-------- DATASET RECORDS
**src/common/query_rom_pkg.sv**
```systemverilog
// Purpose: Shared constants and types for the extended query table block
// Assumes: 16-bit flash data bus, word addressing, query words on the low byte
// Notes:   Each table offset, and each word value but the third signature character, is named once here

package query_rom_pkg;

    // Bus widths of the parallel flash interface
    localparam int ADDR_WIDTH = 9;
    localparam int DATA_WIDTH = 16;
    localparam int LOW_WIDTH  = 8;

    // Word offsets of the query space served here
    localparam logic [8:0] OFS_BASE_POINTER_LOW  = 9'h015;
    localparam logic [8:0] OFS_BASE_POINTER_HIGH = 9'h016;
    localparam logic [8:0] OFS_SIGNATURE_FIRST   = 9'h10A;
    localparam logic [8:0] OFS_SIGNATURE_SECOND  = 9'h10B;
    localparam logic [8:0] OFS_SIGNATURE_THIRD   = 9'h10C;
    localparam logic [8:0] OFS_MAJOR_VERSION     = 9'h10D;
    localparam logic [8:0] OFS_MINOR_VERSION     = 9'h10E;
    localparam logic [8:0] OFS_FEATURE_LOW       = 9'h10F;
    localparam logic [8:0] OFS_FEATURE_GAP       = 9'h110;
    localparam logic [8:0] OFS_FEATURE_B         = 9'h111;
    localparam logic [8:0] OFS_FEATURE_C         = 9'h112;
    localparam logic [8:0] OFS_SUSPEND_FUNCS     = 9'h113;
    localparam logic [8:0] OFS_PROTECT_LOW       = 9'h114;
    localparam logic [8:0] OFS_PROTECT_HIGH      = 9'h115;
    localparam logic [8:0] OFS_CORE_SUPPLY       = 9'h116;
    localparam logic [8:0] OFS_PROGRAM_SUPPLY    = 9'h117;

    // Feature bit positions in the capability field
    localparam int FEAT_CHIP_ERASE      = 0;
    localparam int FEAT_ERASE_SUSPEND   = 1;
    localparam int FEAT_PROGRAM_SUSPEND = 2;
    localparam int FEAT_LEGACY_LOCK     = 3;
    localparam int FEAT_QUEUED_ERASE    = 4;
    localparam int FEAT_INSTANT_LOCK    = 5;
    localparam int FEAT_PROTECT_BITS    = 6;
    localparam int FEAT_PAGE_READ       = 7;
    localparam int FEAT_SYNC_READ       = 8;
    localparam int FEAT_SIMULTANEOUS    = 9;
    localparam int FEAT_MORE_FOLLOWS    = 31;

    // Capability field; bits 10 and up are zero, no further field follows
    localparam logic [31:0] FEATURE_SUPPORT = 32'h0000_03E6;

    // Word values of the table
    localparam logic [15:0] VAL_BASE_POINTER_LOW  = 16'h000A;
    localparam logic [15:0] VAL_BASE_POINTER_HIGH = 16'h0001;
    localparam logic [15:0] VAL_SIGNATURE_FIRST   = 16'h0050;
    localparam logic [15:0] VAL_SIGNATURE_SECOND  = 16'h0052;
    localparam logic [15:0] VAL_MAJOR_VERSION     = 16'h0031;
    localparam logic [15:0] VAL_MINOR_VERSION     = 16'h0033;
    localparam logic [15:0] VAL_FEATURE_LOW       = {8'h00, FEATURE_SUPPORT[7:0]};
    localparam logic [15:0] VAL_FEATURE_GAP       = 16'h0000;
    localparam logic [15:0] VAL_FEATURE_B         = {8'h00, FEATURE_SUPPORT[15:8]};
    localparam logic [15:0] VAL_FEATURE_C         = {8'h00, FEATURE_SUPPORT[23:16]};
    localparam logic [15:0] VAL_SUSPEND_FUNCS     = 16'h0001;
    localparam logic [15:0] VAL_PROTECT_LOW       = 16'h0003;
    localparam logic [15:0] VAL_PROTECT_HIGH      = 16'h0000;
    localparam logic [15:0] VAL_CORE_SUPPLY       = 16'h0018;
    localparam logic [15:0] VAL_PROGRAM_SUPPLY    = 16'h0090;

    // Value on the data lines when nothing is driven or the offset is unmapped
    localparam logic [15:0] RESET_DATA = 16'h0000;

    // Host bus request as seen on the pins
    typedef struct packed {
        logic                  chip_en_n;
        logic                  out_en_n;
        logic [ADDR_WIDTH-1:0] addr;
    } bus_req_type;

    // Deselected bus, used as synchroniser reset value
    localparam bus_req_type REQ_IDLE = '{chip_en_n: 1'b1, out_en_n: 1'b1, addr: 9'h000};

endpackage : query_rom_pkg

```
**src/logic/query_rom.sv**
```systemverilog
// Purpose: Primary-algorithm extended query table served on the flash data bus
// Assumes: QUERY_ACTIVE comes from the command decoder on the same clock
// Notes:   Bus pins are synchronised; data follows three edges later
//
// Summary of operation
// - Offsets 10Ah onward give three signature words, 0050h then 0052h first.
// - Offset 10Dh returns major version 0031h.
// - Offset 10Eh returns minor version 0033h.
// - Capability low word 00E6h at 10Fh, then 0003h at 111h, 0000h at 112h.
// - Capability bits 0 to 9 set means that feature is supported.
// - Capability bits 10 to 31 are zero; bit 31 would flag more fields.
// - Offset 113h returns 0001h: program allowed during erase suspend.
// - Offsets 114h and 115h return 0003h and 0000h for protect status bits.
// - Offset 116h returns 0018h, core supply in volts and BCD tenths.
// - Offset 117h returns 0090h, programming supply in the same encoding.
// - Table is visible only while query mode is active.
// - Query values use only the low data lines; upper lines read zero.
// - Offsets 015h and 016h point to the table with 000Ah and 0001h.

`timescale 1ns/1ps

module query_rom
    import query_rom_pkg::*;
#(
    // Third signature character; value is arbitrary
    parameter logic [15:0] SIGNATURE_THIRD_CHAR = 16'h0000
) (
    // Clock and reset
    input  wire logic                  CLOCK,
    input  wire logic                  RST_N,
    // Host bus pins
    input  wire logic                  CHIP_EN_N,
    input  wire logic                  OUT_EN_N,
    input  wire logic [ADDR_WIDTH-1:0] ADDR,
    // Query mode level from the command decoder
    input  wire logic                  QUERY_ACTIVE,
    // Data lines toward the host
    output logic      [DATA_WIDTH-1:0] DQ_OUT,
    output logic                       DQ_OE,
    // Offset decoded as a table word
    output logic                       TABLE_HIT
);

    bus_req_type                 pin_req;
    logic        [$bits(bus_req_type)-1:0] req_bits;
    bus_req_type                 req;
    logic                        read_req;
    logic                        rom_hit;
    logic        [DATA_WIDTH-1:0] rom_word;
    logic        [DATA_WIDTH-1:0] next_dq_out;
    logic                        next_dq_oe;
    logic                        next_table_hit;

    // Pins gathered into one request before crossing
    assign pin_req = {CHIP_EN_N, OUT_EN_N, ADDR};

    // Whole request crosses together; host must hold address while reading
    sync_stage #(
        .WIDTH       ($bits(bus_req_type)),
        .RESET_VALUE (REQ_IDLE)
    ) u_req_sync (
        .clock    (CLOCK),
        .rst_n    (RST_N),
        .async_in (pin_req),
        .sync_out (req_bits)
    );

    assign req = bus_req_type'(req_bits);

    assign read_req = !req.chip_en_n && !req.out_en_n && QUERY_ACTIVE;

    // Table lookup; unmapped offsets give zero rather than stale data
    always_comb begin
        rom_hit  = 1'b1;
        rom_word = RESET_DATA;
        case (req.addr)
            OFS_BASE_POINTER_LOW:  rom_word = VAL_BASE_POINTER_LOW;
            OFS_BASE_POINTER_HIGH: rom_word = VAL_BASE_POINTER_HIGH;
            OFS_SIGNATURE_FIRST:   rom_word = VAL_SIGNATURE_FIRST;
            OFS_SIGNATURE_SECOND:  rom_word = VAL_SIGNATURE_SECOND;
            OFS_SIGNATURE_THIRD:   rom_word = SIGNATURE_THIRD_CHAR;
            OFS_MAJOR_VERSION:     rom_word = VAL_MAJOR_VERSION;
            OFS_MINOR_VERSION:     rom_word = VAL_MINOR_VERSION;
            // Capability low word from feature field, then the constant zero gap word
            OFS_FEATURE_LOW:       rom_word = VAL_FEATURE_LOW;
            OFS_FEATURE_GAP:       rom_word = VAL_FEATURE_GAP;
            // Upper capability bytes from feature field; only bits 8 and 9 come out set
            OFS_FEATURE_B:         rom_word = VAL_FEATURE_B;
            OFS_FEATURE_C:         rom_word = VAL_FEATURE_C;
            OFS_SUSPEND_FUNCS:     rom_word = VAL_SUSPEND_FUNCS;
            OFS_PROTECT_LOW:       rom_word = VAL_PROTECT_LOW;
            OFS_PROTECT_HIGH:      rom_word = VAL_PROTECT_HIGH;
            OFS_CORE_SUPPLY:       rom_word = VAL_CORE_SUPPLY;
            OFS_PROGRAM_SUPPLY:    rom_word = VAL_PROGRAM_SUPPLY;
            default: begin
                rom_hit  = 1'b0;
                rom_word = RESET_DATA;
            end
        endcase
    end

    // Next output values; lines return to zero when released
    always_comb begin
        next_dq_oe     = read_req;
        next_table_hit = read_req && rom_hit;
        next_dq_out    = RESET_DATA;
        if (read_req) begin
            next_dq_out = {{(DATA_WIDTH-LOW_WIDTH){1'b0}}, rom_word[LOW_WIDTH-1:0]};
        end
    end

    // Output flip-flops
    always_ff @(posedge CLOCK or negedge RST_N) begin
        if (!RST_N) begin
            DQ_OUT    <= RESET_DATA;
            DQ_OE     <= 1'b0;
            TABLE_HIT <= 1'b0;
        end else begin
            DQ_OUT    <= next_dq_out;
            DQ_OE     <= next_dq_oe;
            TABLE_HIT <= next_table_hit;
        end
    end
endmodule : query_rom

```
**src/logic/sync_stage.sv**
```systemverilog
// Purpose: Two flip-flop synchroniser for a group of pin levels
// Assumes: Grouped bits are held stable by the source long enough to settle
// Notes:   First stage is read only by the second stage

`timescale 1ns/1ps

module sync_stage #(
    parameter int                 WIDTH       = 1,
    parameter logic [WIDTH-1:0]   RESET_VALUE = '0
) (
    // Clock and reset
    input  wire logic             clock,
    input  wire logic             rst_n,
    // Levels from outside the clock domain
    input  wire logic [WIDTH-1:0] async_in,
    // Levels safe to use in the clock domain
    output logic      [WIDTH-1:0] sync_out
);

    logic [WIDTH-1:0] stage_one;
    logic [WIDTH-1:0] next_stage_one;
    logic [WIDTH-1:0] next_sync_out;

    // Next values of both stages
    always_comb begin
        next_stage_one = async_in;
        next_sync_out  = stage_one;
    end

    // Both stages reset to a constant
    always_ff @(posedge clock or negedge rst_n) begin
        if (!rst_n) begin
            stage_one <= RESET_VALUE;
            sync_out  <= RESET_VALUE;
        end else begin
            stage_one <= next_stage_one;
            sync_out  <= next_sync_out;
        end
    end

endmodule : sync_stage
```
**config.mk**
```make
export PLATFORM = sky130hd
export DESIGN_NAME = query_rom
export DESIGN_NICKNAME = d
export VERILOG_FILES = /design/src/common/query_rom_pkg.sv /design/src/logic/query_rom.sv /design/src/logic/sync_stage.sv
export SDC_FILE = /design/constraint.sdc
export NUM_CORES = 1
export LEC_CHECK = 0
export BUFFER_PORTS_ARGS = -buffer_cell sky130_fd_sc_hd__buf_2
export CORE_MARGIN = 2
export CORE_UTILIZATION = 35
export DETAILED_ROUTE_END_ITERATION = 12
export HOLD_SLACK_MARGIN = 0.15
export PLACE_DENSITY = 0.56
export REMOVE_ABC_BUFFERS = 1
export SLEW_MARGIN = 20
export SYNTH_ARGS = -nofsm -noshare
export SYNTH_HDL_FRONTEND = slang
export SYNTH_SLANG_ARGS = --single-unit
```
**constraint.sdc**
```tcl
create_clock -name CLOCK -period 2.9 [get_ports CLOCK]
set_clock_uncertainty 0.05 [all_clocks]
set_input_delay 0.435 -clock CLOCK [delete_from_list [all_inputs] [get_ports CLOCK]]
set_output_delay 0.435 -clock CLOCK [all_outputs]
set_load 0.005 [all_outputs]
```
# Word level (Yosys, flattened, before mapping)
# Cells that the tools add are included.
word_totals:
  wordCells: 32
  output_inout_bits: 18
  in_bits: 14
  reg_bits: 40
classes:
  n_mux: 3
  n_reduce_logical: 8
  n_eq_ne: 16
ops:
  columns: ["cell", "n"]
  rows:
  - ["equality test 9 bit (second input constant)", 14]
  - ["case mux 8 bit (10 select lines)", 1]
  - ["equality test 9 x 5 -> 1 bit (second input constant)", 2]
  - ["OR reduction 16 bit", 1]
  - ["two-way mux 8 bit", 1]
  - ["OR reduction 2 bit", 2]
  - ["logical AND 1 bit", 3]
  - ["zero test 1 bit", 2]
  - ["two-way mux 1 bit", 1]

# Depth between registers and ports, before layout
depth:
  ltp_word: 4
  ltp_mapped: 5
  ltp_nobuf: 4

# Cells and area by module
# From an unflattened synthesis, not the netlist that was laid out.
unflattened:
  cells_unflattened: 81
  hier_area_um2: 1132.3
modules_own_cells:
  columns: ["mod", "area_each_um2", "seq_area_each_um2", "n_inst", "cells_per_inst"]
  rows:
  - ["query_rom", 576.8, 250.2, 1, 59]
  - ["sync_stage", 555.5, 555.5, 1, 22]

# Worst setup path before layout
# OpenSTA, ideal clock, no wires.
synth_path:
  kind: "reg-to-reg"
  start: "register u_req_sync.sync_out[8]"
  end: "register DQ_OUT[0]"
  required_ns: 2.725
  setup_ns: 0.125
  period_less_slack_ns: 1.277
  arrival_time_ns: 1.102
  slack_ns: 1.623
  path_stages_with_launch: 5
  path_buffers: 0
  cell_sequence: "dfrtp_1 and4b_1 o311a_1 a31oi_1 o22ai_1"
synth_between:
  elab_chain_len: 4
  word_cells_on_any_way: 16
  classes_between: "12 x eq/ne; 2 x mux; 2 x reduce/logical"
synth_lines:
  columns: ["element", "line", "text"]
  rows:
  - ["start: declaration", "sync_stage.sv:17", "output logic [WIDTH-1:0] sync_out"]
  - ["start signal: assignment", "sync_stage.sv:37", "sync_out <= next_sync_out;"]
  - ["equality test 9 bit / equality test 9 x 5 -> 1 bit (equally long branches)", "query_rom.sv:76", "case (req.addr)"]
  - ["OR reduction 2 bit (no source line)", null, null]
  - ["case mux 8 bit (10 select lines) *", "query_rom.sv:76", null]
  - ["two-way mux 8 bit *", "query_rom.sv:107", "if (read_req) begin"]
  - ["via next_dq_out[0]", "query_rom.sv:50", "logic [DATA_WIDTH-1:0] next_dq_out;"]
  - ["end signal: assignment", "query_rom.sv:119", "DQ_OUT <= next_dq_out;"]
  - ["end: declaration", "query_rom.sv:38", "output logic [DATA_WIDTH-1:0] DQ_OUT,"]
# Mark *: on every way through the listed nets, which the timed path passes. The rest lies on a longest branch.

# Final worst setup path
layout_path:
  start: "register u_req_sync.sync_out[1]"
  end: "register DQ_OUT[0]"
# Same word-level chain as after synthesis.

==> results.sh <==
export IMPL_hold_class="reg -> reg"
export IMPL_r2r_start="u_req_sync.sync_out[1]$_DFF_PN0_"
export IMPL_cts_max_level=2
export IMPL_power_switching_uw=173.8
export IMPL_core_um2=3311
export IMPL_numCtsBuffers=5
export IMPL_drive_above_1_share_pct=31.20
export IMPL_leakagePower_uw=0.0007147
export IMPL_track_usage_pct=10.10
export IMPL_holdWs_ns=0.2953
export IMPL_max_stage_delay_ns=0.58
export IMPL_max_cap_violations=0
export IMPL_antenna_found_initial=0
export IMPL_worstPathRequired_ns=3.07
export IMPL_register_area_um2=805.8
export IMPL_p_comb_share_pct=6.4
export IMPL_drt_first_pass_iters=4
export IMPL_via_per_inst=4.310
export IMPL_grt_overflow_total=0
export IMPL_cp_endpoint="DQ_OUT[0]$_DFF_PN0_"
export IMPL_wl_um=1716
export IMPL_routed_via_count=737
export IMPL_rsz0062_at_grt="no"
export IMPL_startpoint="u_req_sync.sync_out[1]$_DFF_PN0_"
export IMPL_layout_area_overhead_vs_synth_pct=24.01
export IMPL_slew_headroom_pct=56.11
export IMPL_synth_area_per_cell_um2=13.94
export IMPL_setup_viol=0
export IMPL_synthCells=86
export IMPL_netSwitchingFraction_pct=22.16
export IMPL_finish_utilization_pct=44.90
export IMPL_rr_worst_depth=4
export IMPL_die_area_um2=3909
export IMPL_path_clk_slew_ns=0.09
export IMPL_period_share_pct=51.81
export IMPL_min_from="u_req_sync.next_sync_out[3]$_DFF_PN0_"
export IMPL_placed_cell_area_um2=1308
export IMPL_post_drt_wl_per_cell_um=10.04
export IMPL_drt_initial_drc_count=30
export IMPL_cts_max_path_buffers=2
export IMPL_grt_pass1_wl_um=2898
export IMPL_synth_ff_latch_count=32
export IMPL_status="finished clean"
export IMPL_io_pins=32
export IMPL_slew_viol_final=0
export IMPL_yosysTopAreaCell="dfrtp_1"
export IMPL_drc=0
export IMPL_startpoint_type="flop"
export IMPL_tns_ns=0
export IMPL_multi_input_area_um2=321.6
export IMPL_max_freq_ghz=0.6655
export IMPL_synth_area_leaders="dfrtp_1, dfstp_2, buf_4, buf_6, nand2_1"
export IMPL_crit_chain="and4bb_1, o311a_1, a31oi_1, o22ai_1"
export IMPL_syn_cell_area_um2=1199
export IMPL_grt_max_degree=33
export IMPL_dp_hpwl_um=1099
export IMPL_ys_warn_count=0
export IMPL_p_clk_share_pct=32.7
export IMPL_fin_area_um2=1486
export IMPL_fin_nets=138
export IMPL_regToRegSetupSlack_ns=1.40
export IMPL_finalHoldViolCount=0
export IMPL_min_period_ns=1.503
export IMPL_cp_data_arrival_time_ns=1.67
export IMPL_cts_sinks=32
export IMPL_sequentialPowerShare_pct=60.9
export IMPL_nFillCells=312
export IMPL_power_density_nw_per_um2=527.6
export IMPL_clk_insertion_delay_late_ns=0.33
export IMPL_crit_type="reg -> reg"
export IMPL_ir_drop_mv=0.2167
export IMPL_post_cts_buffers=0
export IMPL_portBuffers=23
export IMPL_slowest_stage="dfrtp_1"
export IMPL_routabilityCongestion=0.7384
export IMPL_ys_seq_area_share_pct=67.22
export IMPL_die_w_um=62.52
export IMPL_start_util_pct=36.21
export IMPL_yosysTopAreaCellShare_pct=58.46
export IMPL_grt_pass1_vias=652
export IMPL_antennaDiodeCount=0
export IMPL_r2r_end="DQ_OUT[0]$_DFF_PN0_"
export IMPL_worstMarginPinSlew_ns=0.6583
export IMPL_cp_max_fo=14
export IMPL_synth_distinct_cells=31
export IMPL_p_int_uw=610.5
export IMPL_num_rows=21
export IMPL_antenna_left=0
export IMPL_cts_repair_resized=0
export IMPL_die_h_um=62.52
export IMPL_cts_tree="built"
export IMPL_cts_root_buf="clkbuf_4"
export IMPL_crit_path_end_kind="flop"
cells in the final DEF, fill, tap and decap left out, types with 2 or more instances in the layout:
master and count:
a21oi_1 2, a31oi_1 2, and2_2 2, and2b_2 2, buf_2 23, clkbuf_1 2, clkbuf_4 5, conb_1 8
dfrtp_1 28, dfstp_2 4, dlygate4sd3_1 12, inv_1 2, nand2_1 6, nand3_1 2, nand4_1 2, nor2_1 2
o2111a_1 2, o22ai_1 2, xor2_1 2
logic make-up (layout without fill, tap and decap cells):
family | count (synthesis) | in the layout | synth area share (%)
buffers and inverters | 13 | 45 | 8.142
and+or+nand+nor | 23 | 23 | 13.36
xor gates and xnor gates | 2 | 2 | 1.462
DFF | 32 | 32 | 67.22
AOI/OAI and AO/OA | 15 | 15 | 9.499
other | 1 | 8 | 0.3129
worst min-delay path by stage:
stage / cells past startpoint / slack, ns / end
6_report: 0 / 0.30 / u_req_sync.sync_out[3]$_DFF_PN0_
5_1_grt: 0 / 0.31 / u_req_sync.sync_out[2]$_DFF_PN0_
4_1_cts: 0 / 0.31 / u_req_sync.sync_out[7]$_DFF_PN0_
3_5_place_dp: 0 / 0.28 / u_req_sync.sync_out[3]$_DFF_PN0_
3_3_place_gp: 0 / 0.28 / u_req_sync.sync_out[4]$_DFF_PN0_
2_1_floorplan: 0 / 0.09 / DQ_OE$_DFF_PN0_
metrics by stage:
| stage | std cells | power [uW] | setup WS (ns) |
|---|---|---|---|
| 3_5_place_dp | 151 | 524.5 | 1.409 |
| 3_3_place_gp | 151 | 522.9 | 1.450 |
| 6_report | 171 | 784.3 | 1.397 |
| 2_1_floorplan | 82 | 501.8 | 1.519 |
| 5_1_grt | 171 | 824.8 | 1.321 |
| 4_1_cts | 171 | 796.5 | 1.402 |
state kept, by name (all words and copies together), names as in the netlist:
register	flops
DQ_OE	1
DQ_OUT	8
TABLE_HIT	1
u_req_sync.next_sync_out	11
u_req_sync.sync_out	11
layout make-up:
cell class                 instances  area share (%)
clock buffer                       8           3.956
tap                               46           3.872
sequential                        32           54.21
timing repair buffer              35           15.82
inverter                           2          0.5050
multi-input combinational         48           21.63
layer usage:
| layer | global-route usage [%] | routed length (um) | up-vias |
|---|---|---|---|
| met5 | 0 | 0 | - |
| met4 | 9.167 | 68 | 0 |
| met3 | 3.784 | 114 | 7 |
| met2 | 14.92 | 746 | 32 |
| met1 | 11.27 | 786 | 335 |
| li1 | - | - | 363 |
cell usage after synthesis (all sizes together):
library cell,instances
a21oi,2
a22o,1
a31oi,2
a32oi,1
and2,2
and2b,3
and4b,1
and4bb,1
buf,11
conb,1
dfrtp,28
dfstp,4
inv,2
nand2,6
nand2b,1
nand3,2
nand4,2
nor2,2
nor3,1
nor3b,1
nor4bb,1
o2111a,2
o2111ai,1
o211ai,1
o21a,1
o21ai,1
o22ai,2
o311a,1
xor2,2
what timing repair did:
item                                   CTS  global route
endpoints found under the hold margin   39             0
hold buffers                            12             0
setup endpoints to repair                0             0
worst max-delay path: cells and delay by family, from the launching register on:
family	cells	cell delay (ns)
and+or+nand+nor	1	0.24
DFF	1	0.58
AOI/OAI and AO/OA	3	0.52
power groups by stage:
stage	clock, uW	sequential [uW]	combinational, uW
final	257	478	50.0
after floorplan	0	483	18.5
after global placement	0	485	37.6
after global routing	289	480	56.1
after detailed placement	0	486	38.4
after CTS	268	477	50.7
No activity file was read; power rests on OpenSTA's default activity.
----------------
_WHAT YOU NEED TO DO_:
Reproducing the whole listing above is not the task. Copy exactly only the lines from the one with "n_reduce_logical: 8" to the one with "hier_area_um2: 1132.3", both kept.

_RESPONSE TO THIS EXERCISE_:
  n_reduce_logical: 8
  n_eq_ne: 16
ops:
  columns: ["cell", "n"]
  rows:
  - ["equality test 9 bit (second input constant)", 14]
  - ["case mux 8 bit (10 select lines)", 1]
  - ["equality test 9 x 5 -> 1 bit (second input constant)", 2]
  - ["OR reduction 16 bit", 1]
  - ["two-way mux 8 bit", 1]
  - ["OR reduction 2 bit", 2]
  - ["logical AND 1 bit", 3]
  - ["zero test 1 bit", 2]
  - ["two-way mux 1 bit", 1]

# Depth between registers and ports, before layout
depth:
  ltp_word: 4
  ltp_mapped: 5
  ltp_nobuf: 4

# Cells and area by module
# From an unflattened synthesis, not the netlist that was laid out.
unflattened:
  cells_unflattened: 81
  hier_area_um2: 1132.3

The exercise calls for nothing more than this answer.